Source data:

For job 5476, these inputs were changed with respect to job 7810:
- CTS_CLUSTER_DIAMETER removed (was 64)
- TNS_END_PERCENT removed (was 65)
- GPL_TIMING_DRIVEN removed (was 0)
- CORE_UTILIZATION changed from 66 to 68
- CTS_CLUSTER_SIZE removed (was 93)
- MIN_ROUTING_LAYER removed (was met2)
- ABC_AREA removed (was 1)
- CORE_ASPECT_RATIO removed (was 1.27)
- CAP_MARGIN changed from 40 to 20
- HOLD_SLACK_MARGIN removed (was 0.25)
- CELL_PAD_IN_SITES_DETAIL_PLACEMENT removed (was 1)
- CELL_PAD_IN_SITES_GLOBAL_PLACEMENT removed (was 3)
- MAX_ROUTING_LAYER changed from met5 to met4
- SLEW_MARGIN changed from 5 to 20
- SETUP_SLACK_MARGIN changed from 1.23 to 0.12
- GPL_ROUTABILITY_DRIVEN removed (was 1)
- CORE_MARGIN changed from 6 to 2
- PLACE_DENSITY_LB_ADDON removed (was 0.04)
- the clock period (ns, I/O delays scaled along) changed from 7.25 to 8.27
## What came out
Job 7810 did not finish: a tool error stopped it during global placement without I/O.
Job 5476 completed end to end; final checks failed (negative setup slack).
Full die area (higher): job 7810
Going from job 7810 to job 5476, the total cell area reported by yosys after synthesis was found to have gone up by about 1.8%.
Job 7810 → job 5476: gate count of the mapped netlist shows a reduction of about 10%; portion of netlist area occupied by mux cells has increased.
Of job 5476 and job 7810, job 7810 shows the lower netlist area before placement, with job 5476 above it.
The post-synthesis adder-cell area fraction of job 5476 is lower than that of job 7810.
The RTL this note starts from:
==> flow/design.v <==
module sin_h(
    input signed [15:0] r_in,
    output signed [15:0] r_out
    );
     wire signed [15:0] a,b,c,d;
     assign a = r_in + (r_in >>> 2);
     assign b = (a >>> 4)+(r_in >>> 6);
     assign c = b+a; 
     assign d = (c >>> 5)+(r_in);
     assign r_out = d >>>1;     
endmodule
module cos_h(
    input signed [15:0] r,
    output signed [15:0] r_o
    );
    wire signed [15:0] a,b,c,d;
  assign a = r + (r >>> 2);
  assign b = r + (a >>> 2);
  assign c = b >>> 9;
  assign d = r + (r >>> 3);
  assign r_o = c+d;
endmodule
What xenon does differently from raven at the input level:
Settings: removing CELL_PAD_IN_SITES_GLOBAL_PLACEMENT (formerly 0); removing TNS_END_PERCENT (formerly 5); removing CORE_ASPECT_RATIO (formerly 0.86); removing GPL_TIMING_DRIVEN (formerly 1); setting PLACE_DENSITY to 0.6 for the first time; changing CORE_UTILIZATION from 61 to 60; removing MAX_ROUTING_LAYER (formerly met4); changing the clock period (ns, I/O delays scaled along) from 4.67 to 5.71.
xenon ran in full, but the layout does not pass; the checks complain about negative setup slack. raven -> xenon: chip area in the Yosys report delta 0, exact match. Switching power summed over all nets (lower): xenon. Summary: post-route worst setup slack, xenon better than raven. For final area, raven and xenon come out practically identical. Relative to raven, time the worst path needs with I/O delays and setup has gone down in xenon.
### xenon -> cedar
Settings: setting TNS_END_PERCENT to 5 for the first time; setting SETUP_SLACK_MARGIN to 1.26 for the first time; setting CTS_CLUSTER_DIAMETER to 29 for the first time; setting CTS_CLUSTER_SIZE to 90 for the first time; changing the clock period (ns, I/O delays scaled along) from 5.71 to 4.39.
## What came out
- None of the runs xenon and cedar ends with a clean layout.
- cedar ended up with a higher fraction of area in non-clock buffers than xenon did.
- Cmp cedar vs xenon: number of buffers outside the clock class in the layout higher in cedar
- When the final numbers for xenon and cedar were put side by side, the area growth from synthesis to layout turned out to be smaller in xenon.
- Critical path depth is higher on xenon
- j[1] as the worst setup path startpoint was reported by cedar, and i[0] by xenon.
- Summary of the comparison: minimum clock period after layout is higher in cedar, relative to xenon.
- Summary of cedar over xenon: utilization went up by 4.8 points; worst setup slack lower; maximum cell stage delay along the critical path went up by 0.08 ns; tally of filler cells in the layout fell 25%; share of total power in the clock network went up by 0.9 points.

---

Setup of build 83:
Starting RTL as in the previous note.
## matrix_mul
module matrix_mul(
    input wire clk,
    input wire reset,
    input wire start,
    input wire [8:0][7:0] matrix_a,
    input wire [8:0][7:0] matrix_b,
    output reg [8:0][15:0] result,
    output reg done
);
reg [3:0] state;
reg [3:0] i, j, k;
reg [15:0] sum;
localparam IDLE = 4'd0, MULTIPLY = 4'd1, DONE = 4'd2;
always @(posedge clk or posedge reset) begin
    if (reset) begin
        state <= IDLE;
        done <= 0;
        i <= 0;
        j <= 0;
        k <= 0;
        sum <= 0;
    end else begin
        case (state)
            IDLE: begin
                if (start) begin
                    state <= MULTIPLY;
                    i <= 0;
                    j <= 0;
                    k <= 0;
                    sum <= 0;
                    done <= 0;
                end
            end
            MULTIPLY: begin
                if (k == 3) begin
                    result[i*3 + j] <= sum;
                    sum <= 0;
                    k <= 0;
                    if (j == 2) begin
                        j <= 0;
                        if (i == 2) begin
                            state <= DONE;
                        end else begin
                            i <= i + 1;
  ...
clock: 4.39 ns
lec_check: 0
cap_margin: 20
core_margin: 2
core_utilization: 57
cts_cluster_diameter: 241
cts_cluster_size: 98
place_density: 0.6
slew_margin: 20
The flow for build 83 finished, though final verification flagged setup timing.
--- design/flow/design.v ---
module ACTIVEPRO (
    input       RESET,
    input       SYS_CLOCK,                
    output reg  ACTIVE_DATA ,             
    output reg  ACTIVE_CLOCK,             
    input [511:0] ACTIVE_MESSAGE,         
    input [5:0] ACTIVE_CHANNEL,           
    input  ACTIVE_WR                      
    );
    reg [63:0][7:0] ACTIVE_MESSAGE_LATCHED; 
    reg [7:0] MESSAGE_LENGTH;
    reg [14:0] state;
    wire clockstate;
    wire [2:0] bitcount;
    wire [7:0] bytecount;
    assign clockstate = state[0];
    assign bitcount[2:0] = state[3:1];
    assign bytecount[7:0] = state[11:4];
    wire [7:0] FIRST_BYTE;
    assign FIRST_BYTE = 8'h7F;
    wire [7:0] SECOND_BYTE;
    assign SECOND_BYTE = (ACTIVE_CHANNEL & 8'h3F) | 8'h40;
    reg [7:0] clock_divider;
    reg [7:0] NEW_LENGTH;
    always @*
    begin
        NEW_LENGTH = 8'd66;
        for (int x = 63; x >= 1; x--)
            if (ACTIVE_MESSAGE[8*x +: 8] == 8'h0)
                NEW_LENGTH = x + 2;         
    end
    always @ (posedge SYS_CLOCK)
    begin
        if (RESET)
        begin
            state <= 0;
            ACTIVE_CLOCK <= 0;
            ACTIVE_DATA <= 0;
        end
        else
        begin
            if (state)
            begin
                state <= state + 1;
                if (clockstate == 1)    
                begin
                    ACTIVE_CLOCK <= 0;
                    if (bytecount == 0)
                        ACTIVE_DATA <= FIRST_BYTE[7-bitcount];
                    else if (bytecount == 1)
                        ACTIVE_DATA <= SECOND_BYTE[7-bitcount];
                    else
                        ACTIVE_DATA <= ACTIVE_MESSAGE_LATCHED[MESSAGE_LENGTH - bytecount - 1][7-bitcount];
                end
                else if (clockstate == 0)  ACTIVE_CLOCK <= 1;
                if (bytecount >= MESSAGE_LENGTH) state <= 0;
            end
            else         
            begin
                if (ACTIVE_WR) 
                begin
                    state <= 1;      
                    ACTIVE_MESSAGE_LATCHED <= ACTIVE_MESSAGE;
                    MESSAGE_LENGTH <= NEW_LENGTH;
                end
            end
        end
    end
endmodule
==> inputs of run E <==
==> flow/design.v <==
module Decoder (
input  wire [1:0] IN ,
output reg  [3:0] OUT
);
always @(*)
  begin
  OUT = 4'b0000 ;
    case (IN)
     2'b00 : OUT = 4'b0001 ;
     2'b01 : OUT = 4'b0010 ;          
     2'b10 : OUT = 4'b0100 ;     
     2'b11 : OUT = 4'b1000 ;     
   endcase
 end 
 endmodule
module ARITHMATIC_UNIT
  #(parameter IN_DATA_WIDTH= 16,
              OUT_DATA_WIDTH=16
  )
  (
  input wire      [IN_DATA_WIDTH-1:0]        A,
  input wire      [IN_DATA_WIDTH-1:0]        B,
  input wire      [1:0]                      ALU_FUN,
  input wire                                 Clk,
  input wire                                 RST,
  input wire                                 Arithmaitc_Enable,
  output reg     [OUT_DATA_WIDTH-1:0]       Arith_out,
  output reg                                Arith_Flag,
  output reg                                Carry_out
  );
   reg     [OUT_DATA_WIDTH-1:0]       Arith_out_signal;
   reg     [1:0]                      Arith_Flag_signal;
   wire                              Carry_out_signal;
always@(posedge Clk or negedge RST)
begin
  if(!RST)
    begin
      Arith_out<=0;
      Arith_Flag<=0;
      Carry_out<=0;
    end
  else 
    begin
     Arith_out<=Arith_out_signal;
     Arith_Flag<=Arith_Flag_signal;
     Carry_out<=Carry_out_signal;
    end
end
always@(*)
begin
  Arith_out_signal=16'b0;
  Arith_Flag_signal=1'b0;
  if(Arithmaitc_Enable)
    begin
      case(ALU_FUN)
        2'b00:begin
          Arith_out_signal=A+B;
            Arith_Flag_signal=1'b1;
        end
        2'b01:begin
          Arith_out_signal=A-B;
            Arith_Flag_signal=1'b1;
        end
        2'b10:begin
          Arith_out_signal=A*B;
            Arith_Flag_signal=1'b1;
        end
        2'b11:begin
          Arith_out_signal=(B==0)?32'h0000FFFF:A/B;
            Arith_Flag_signal=1'b1;
        end   
    endcase
    end
    else
      begin
        Arith_out_signal=16'b0;
        Arith_Flag_signal=1'b0;
      end
end
assign  Carry_out_signal= Arith_out_signal[IN_DATA_WIDTH];
endmodule
## run 1
==> flow/design.v (excerpt) <==
module system
  #(parameter WIDTH = 24)
   (input aclk,
    input aresetn,
    input [WIDTH-1:0] s_axis_tdata,
    input s_axis_tvalid,
    output s_axis_tready,
    input s_axis_tlast,
    input [3:0] s_axis_tuser,
    output [2*WIDTH-1:0] m_axis_tdata,
    output m_axis_tvalid,
    input m_axis_tready,
    output m_axis_tlast,
    output [3:0] m_axis_tuser);
    localparam SEED = 7'b1011101;
    wire [WIDTH-1:0] s2e_tdata;
    wire s2e_tvalid;
    wire s2e_tready;
    wire s2e_tlast;
    wire [3:0] s2e_tuser;
    scrambler #(.WIDTH(WIDTH), .SEED(SEED)) scrambler_i(
        .aclk(aclk),
        .aresetn(aresetn),
        .s_axis_tdata(s_axis_tdata),
        .s_axis_tvalid(s_axis_tvalid),
        .s_axis_tready(s_axis_tready),
        .s_axis_tuser(s_axis_tuser),
        .s_axis_tlast(s_axis_tlast),
        .m_axis_tdata(s2e_tdata),
        .m_axis_tvalid(s2e_tvalid),
        .m_axis_tready(s2e_tready),
        .m_axis_tuser(s2e_tuser),
        .m_axis_tlast(s2e_tlast)
    );
    encoder #(.WIDTH(WIDTH)) encoder_i(
        .aclk(aclk),
        .aresetn(aresetn),
        .s_axis_tdata(s2e_tdata),
        .s_axis_tvalid(s2e_tvalid),
        .s_axis_tready(s2e_tready),
        .s_axis_tuser(s2e_tuser),
        .s_axis_tlast(s2e_tlast),
        .m_axis_tdata(m_axis_tdata),
        .m_axis_tvalid(m_axis_tvalid),
        .m_axis_tready(m_axis_tready),
        .m_axis_tuser(m_axis_tuser),
        .m_axis_tlast(m_axis_tlast)
    );
endmodule
make LEC_CHECK=0 ABC_AREA=1 CAP_MARGIN=35 CELL_PAD_IN_SITES_GLOBAL_PLACEMENT=3 CORE_MARGIN=2 CORE_UTILIZATION=48 GPL_ROUTABILITY_DRIVEN=0 GPL_TIMING_DRIVEN=1 MAX_ROUTING_LAYER=met4 MIN_ROUTING_LAYER=met2 PLACE_DENSITY_LB_ADDON=0.02 SETUP_SLACK_MARGIN=0.89 SLEW_MARGIN=30 TNS_END_PERCENT=75 finish   # period 3.34 ns
run.sh (not shown) runs the stock make flow with config.mk's settings and CLKGATE_MAP_FILE=.
Run 1: aborted in 3_1_place_gp_skip_io (tool error)
Here is what was changed in the inputs of run 2 compared with run 1.
Settings: CORE_UTILIZATION changed from 48 to 64; CELL_PAD_IN_SITES_GLOBAL_PLACEMENT removed (was 3); CAP_MARGIN changed from 35 to 20; TNS_END_PERCENT removed (was 75); SLEW_MARGIN changed from 30 to 20; MAX_ROUTING_LAYER removed (was met4); GPL_ROUTABILITY_DRIVEN removed (was 0); PLACE_DENSITY_LB_ADDON removed (was 0.02); GPL_TIMING_DRIVEN removed (was 1); MIN_ROUTING_LAYER removed (was met2); SETUP_SLACK_MARGIN removed (was 0.89); the clock period (ns, I/O delays scaled along) changed from 3.34 to 2.62.
Findings:
Area of the mapped netlist came out exactly the same in run 1 and run 2. Number of distinct standard cells referenced by the synthesized netlist: run 1 vs run 2 identical. Run 2 vs run 1: height of the chip down by more than 10%. Diff run 2..run 1 | number of nets at floorplan | negligible. Run 2 has completed all stages; timing, DRC and antenna checks passed. The core outline area of run 2 was superior to that of run 1. Comparing run 2 against run 1, there is no change at all in area figure in the yosys stat output. Between run 1 and run 2, the full die area is lower for run 2. Taking run 1 as 1.0, run 2 lands at 0.854 on number of standard-cell rows in the floorplan. Looking only at starting utilization of the core area, and setting everything else aside, the higher value of run 1 and run 2 goes to run 2.
> inputs changed (run 2 -> run 3)
Settings: CORE_UTILIZATION now 66, was 64; CAP_MARGIN now 40, was 20; HOLD_SLACK_MARGIN now 0.3, previously not set; ABC_AREA no longer set, was 1; the clock period (ns, I/O delays scaled along) now 1.67, was 2.62.
--- outcome ---
Run 3: it failed during 5_1_grt, and the tool reported DPL-0038. The number of rows in the core area number comes out higher for run 2 vs run 3. Mean instance size in the synthesized netlist in run 3 is 3.0 sq um higher than in run 2. Delta (run 3 minus run 2): post-synthesis cell area decreased 1.5%, die height decreased about 2.2%, number of distinct library cells after synthesis increased 15.
[inputs] run 4 vs run 3
Settings: setting ABC_AREA to 1 for the first time; changing CORE_UTILIZATION from 66 to 70; removing HOLD_SLACK_MARGIN (formerly 0.3); changing the clock period (ns, I/O delays scaled along) from 1.67 to 2.06.
- Run 4 finished every step from synthesis to the final layout, and the layout passed the timing, DRC and antenna checks.
- Relative to run 3, die area has decreased by about 4% in run 4.
- Going from run 3 to run 4, placer congestion estimate shrank by a few percent.
- The I/O pin total of run 4 and that of run 3 are within noise of each other.
- Status: number of core rows parity (run 3, run 4)
- In the flow results for run 4 and run 3, the synthesized area is smaller on run 3.
- The synthesized instance count in run 3 is 0.69 times that in run 4.
The following lists how run 5 was set up differently from run 4:
Settings: a deleted ABC_AREA that had been 1; a change of CORE_UTILIZATION from 70 to 40; a change of CAP_MARGIN from 40 to 20; a change of the clock period (ns, I/O delays scaled along) from 2.06 to 2.78.
Results
[run 5 vs run 4] number of ordinary and repair buffers in the finished layout: lower in run 5
Across run 4 and run 5, the outcome is the same: a clean finish for every run.
Going from run 4 to run 5, power dissipated in the clock network held, relative area of non-clock buffer cells in the final design went down 0.84 points, power share of the clock group went up 5.8 points, yosys stat cell total went down 275.
Run 5 against run 4: cell count after placement dropped 224, summed standard-cell area reported by yosys dropped 1.5%.

The RTL this note starts from:
==> flow/design.v <==
`timescale 1ns / 1ps
module scrambler
 #(parameter WIDTH = 32,
   parameter SEED = 7'b1111111)
  (input aclk,
   input aresetn,
   input [WIDTH-1:0] s_axis_tdata,
   input [3:0] s_axis_tuser,
   input s_axis_tvalid,
   output s_axis_tready,
   input s_axis_tlast,
   output reg [WIDTH-1:0] m_axis_tdata,
   output reg [3:0] m_axis_tuser,
   output reg m_axis_tvalid,
   input m_axis_tready,
   output reg m_axis_tlast);
  localparam TAIL_MASK = {{7{1'b0}}, {(WIDTH-7){1'b1}}};
  wire axis_tready_int = m_axis_tready;
  assign s_axis_tready = axis_tready_int;
  wire m_handshake = m_axis_tvalid && axis_tready_int;
  wire s_handshake = s_axis_tvalid && axis_tready_int;
  reg [6:0] lfsr;
  wire [WIDTH-1:0] fb;
  genvar i;
  generate
    for (i = 0; i < WIDTH; i = i + 1) begin : gen_feedback
      if (i < 4)
        assign fb[i] = lfsr[i+3] ^ lfsr[i];
      else if (i < 7)
        assign fb[i] = lfsr[i] ^ fb[i-4];
      else
        assign fb[i] = fb[i-7] ^ fb[i-4];
    end
  endgenerate
  always @(posedge aclk)
    if (~aresetn) begin
      m_axis_tdata <= {WIDTH{1'b0}};
      m_axis_tuser <= 4'h0;
      m_axis_tlast <= 1'b0;
      m_axis_tvalid <= 1'b0;
    end
    else if (s_handshake) begin
      if (s_axis_tlast)
        m_axis_tdata <= (s_axis_tdata ^ fb) & TAIL_MASK;
      else
        m_axis_tdata <= s_axis_tdata ^ fb;
      m_axis_tuser <= s_axis_tuser;
      m_axis_tlast <= s_axis_tlast;
      m_axis_tvalid <= 1'b1;
    end
    else if (m_handshake)
      m_axis_tvalid <= 1'b0;
  always @(posedge aclk)
    if (~aresetn)
      lfsr <= SEED;
    else if (s_handshake)
      lfsr <= fb[WIDTH-1:WIDTH-7];
endmodule
`timescale 1ns / 1ps
module encoder
 #(parameter WIDTH = 24)
  (input aclk,
   input aresetn,
   input [WIDTH-1:0] s_axis_tdata,
   input [3:0] s_axis_tuser,
   input s_axis_tvalid,
   output s_axis_tready,
   input s_axis_tlast,
   output reg [2*WIDTH-1:0] m_axis_tdata,
   output reg [3:0] m_axis_tuser,
   output reg m_axis_tvalid,
   input m_axis_tready,
   output reg m_axis_tlast);
  localparam HISTSIZE = 6;
  wire axis_tready_int = m_axis_tready;
  assign s_axis_tready = axis_tready_int;
  wire m_handshake = m_axis_tvalid && axis_tready_int;
  wire s_handshake = s_axis_tvalid && axis_tready_int;
  reg [2*WIDTH-1:0] m_axis_tdata_int;
  wire [WIDTH-1:0] g0;
  wire [WIDTH-1:0] g1;
  wire [2*WIDTH-1:0] hr;
  wire [2*WIDTH-1:0] tfr;
  wire [2*WIDTH-1:0] ttr;
  reg [HISTSIZE-1:0] history;
  wire [WIDTH+HISTSIZE-1:0] operand = {s_axis_tdata, history};
  genvar i;
  generate
    for (i = 0; i < WIDTH; i = i + 1) begin : gen_poly
      assign g0[i] = operand[i+6] ^ operand[i+4] ^ operand[i+3] ^ operand[i+1] ^ operand[i];
      assign g1[i] = g0[i] ^ operand[i+5] ^ operand[i+1];
    end
    for (i = 0; i < 2*WIDTH-1; i = i + 2) begin : gen_half_rate
      assign hr[i]   = g0[i/2];
      assign hr[i+1] = g1[i/2];
    end
    for (i = 0; i < 3*WIDTH/2-2; i = i + 3) begin : gen_two_thirds
      assign ttr[i]   = g0[2*(i/3)];
      assign ttr[i+1] = g1[2*(i/3)];
      assign ttr[i+2] = g0[2*(i/3)+1];
    end
    for (i = 0; i < 4*WIDTH/3-3; i = i + 4) begin : gen_three_fourths
      assign tfr[i]   = g0[i-i/4];
      assign tfr[i+1] = g1[i-i/4];
      assign tfr[i+2] = g0[i-i/4+1];
      assign tfr[i+3] = g1[i-i/4+2];
    end
  endgenerate
  assign ttr[2*WIDTH-1:3*WIDTH/2] = 0;
  assign tfr[2*WIDTH-1:4*WIDTH/3] = 0;
  always @*
    case (s_axis_tuser)
      4'b1111, 4'b0111, 4'b1011, 4'b0011:
        m_axis_tdata_int = tfr;
      4'b0001:
        m_axis_tdata_int = ttr;
      default:
        m_axis_tdata_int = hr;
    endcase
  always @(posedge aclk)
    if (~aresetn) begin
      m_axis_tdata <= {2*WIDTH{1'b0}};
      m_axis_tuser <= 4'h0;
      m_axis_tlast <= 1'b0;
      m_axis_tvalid <= 1'b0;
    end
    else if (s_handshake) begin
      m_axis_tdata <= m_axis_tdata_int;
      m_axis_tuser <= s_axis_tuser;
      m_axis_tlast <= s_axis_tlast;
      m_axis_tvalid <= 1'b1;
    end
    else if (m_handshake)
      m_axis_tvalid <= 1'b0;
  always @(posedge aclk)
    if (~aresetn)
      history <= {HISTSIZE{1'b0}};
    else if (s_handshake)
      history <= s_axis_tdata[WIDTH-1:WIDTH-HISTSIZE];
endmodule
`timescale 1ns / 1ps
module system
  #(parameter WIDTH = 24)
   (input aclk,
    input aresetn,
    input [WIDTH-1:0] s_axis_tdata,
    input s_axis_tvalid,
    output s_axis_tready,
    input s_axis_tlast,
    input [3:0] s_axis_tuser,
    output [2*WIDTH-1:0] m_axis_tdata,
    output m_axis_tvalid,
    input m_axis_tready,
    output m_axis_tlast,
    output [3:0] m_axis_tuser);
    localparam SEED = 7'b1011101;
    wire [WIDTH-1:0] s2e_tdata;
    wire s2e_tvalid;
    wire s2e_tready;
    wire s2e_tlast;
    wire [3:0] s2e_tuser;
    scrambler #(.WIDTH(WIDTH), .SEED(SEED)) scrambler_i(
        .aclk(aclk),
        .aresetn(aresetn),
        .s_axis_tdata(s_axis_tdata),
        .s_axis_tvalid(s_axis_tvalid),
        .s_axis_tready(s_axis_tready),
        .s_axis_tuser(s_axis_tuser),
        .s_axis_tlast(s_axis_tlast),
        .m_axis_tdata(s2e_tdata),
        .m_axis_tvalid(s2e_tvalid),
        .m_axis_tready(s2e_tready),
        .m_axis_tuser(s2e_tuser),
        .m_axis_tlast(s2e_tlast)
    );
    encoder #(.WIDTH(WIDTH)) encoder_i(
        .aclk(aclk),
        .aresetn(aresetn),
        .s_axis_tdata(s2e_tdata),
        .s_axis_tvalid(s2e_tvalid),
        .s_axis_tready(s2e_tready),
        .s_axis_tuser(s2e_tuser),
        .s_axis_tlast(s2e_tlast),
        .m_axis_tdata(m_axis_tdata),
        .m_axis_tvalid(m_axis_tvalid),
        .m_axis_tready(m_axis_tready),
        .m_axis_tuser(m_axis_tuser),
        .m_axis_tlast(m_axis_tlast)
    );
endmodule
==> flow/config.mk <==
export PLATFORM = sky130hd
export DESIGN_NAME = system
export DESIGN_NICKNAME = system
export VERILOG_FILES = /design/flow/design.v
export SDC_FILE = /design/flow/constraint.sdc
export NUM_CORES = 4
export LEC_CHECK = 0
export CAP_MARGIN = 20
export CORE_MARGIN = 2
export CORE_UTILIZATION = 66
export CTS_CLUSTER_DIAMETER = 41
export HOLD_SLACK_MARGIN = 0.29
export SETUP_SLACK_MARGIN = 0.67
export SLEW_MARGIN = 20
==> flow/constraint.sdc <==
create_clock -name core_clock -period 2.34 [get_ports {aclk}]
set_input_delay 0.4680 -clock core_clock [delete_from_list [all_inputs] [get_ports {aclk}]]
set_output_delay 0.4680 -clock core_clock [all_outputs]
set_load 0.01 [all_outputs]
The starting point completed with no timing, DRC or antenna violations.
==> next run, changes <==
Settings changed: ABC_AREA set to 1, CORE_UTILIZATION 66 to 68, CTS_CLUSTER_DIAMETER 41 to not set, CTS_CLUSTER_SIZE set to 40, SETUP_SLACK_MARGIN 0.67 to not set.
Clock period 2.34 ns to 1.58 ns, I/O delays scaled along.
Effect: Now the flow never finished: it broke off in 4_1_cts on DPL-0033. Synthesized area went up slightly. Synthesized cell count climbs by well over a third. Die area decreases slightly.
Power and IR drop assume default switching activity.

▶ [WHAT IS REQUIRED]:
Scan the lines above for "assign d = (c >>> 5)+(r_in);" and for "Settings: removing CELL_PAD_IN_SITES_GLOBAL_PLACEMENT". Repeat exactly the line holding each of them and every line in between.

▶ [RESPONSE]:
     assign d = (c >>> 5)+(r_in);
     assign r_out = d >>>1;     
endmodule
module cos_h(
    input signed [15:0] r,
    output signed [15:0] r_o
    );
    wire signed [15:0] a,b,c,d;
  assign a = r + (r >>> 2);
  assign b = r + (a >>> 2);
  assign c = b >>> 9;
  assign d = r + (r >>> 3);
  assign r_o = c+d;
endmodule
What xenon does differently from raven at the input level:
Settings: removing CELL_PAD_IN_SITES_GLOBAL_PLACEMENT (formerly 0); removing TNS_END_PERCENT (formerly 5); removing CORE_ASPECT_RATIO (formerly 0.86); removing GPL_TIMING_DRIVEN (formerly 1); setting PLACE_DENSITY to 0.6 for the first time; changing CORE_UTILIZATION from 61 to 60; removing MAX_ROUTING_LAYER (formerly met4); changing the clock period (ns, I/O delays scaled along) from 4.67 to 5.71.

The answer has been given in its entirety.